▶ _Source data_:
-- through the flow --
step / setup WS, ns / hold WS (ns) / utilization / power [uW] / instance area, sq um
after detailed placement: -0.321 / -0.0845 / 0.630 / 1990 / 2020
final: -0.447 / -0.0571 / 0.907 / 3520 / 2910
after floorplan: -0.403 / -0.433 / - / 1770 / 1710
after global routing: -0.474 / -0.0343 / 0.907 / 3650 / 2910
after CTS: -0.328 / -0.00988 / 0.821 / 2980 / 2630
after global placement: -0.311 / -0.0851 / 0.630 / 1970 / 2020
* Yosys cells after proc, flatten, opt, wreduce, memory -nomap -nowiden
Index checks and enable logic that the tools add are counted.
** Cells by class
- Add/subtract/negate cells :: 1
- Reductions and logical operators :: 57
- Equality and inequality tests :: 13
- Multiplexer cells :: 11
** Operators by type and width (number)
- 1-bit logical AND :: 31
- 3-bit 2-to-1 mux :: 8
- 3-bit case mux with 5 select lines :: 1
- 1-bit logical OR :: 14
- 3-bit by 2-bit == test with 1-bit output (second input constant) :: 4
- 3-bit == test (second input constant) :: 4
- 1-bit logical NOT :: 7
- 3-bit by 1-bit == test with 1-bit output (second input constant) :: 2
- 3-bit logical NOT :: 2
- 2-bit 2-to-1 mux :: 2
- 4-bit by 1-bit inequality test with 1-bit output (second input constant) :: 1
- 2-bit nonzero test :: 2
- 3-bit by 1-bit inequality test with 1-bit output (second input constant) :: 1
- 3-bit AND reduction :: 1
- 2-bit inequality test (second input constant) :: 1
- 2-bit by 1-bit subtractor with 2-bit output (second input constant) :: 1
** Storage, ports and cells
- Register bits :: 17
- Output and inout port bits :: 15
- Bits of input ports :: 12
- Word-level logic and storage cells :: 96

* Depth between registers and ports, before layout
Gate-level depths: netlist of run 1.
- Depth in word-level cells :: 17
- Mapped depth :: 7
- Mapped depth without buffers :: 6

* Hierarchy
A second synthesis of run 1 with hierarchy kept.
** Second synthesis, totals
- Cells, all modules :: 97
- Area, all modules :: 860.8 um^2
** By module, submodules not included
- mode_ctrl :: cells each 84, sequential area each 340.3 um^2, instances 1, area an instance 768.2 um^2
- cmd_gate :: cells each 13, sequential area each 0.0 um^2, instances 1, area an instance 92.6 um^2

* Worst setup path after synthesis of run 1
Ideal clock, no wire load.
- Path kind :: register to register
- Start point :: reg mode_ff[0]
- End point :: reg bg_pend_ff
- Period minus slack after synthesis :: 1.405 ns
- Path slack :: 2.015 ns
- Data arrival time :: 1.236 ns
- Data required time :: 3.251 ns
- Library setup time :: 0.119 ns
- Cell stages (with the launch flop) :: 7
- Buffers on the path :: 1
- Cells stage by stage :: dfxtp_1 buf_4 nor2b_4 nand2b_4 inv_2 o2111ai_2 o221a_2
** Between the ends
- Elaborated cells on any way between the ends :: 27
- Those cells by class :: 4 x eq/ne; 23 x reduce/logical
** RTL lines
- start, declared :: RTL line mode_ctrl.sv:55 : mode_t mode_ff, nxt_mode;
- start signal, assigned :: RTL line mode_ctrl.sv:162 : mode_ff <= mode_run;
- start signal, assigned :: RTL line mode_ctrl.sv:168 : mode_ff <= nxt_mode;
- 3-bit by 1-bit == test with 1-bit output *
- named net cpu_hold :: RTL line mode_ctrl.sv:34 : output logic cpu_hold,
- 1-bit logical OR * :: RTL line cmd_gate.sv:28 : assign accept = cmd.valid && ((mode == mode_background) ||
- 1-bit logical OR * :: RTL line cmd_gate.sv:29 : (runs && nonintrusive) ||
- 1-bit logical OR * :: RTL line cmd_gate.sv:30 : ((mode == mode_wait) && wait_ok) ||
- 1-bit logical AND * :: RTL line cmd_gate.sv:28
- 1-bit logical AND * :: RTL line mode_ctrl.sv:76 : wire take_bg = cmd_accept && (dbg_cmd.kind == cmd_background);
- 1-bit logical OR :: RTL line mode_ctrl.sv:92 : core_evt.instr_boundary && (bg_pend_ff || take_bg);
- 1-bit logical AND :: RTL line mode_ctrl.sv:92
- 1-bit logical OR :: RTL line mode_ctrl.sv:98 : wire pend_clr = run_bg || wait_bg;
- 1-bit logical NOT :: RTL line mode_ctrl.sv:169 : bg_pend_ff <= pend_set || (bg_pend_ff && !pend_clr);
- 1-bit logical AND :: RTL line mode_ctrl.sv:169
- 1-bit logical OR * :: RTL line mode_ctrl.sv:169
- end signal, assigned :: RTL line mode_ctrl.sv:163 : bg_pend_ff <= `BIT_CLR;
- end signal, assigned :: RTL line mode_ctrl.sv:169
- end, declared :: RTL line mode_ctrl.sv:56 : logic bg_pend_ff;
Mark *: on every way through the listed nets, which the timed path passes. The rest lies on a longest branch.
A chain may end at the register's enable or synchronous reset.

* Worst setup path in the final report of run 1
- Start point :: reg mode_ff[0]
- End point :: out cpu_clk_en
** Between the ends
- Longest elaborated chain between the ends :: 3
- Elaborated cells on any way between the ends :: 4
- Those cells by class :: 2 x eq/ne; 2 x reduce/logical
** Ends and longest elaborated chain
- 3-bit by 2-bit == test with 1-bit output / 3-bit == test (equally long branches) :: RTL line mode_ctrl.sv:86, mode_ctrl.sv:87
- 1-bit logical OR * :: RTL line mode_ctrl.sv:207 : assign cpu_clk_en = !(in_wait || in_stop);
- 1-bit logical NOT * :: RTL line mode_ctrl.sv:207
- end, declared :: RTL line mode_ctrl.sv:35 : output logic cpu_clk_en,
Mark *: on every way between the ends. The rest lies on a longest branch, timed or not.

---

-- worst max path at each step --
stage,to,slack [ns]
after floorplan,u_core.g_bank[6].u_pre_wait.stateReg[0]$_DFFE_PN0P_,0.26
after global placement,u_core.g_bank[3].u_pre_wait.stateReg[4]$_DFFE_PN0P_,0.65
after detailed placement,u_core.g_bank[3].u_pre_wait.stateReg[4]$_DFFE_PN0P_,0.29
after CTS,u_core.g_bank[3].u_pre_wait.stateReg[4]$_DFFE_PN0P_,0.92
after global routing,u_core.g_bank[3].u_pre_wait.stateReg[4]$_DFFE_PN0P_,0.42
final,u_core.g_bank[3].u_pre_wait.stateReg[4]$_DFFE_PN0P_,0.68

▶ _Problem details_: Print exactly the lines of the listing above starting at the line containing "- start signal, assigned :: RTL line mode_ctrl.sv:168" and ending at the line containing "- 1-bit logical AND * :: RTL line cmd_gate.sv:28", both included.

▶ _Response to this task_:
- start signal, assigned :: RTL line mode_ctrl.sv:168 : mode_ff <= nxt_mode;
- 3-bit by 1-bit == test with 1-bit output *
- named net cpu_hold :: RTL line mode_ctrl.sv:34 : output logic cpu_hold,
- 1-bit logical OR * :: RTL line cmd_gate.sv:28 : assign accept = cmd.valid && ((mode == mode_background) ||
- 1-bit logical OR * :: RTL line cmd_gate.sv:29 : (runs && nonintrusive) ||
- 1-bit logical OR * :: RTL line cmd_gate.sv:30 : ((mode == mode_wait) && wait_ok) ||
- 1-bit logical AND * :: RTL line cmd_gate.sv:28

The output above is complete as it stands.